Evitiamo di rovinare la visione raccontando altri dettagli sulla storia, che comunque brilla non tanto per la trama quasi surreale, quanto per l'ironia feroce con cui il regista ha deciso di metterla in pellicola. Quello che
Costa-Gavras ha voluto ottenere è una condanna inappellabile a una società che si fa ogni giorno più cinica. Lo fa con garbo ed efficacia, trasformando gli omicidi in episodi a trattio comici e l'assassino in un personaggio reso esilarante dalle incertezze.

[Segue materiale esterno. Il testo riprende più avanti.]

--- src/ufc_pkg.sv ---
// Package for the serial channel queue control block
package ufc_pkg;
    localparam logic [2:0] UFC_QCTRL_OFS = 3'h2;
    localparam int UFC_ENABLE_BIT = 0;
    localparam int UFC_RXFLUSH_BIT = 1;
    localparam int UFC_TXFLUSH_BIT = 2;
    localparam int UFC_DMASEL_BIT = 3;
    localparam int UFC_THR_LO_BIT = 6;
    localparam int UFC_THR_HI_BIT = 7;
    localparam logic [4:0] UFC_THR_1 = 5'h01;
    localparam logic [4:0] UFC_THR_4 = 5'h04;
    localparam logic [4:0] UFC_THR_8 = 5'h08;
    localparam logic [4:0] UFC_THR_14 = 5'h0e;
    localparam int UFC_TIMEOUT_CHARS = 4;
    localparam logic [7:0] UFC_QCTRL_RST = 8'h00;

    typedef struct packed {
        logic [1:0] thr;
        logic dma_signal_select;
        logic enable;
    } ufc_cfg_t;

    typedef struct packed {
        logic host_wr;
        logic host_rd;
        logic [2:0] addr;
        logic [7:0] wdata;
    } ufc_host_t;
endpackage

In Cacciatore di teste non si salva nessuno, è un film totalmente pessimista, che non lascia spazio ad alcuna speranza. Il fallimento incombe su ogni personaggi: il protagonista senz alavoro, la moglie che si consola con una storia extraconiugale di basso profilo, il figlio ladruncolo, la figlia "lolita", i poliziotti troppo idioti per essere casuali. le frecce di Costa-Gavras non risparmiano nessuno, tantomeno la società, che fa da sfondo alle vicende del protagonista con carrrozzoni ipocriti decorati con donnine in guêpière e auto sportive.
La regia è perfetta: immerge lo spettatore in una tensione costante, che sfocia regolarmente in eventi inaspettatI. All'altezza gli inetrpreti, tutti dotati di faccia ed espressione adeguate. Ricordiamo infine la frase topica detta dal consulente matrimoniale (
«lei non è il suo lavoro!») , che riassume in sei parole il contenuto di un film importante, feroce e ricco di spunti di riflessione.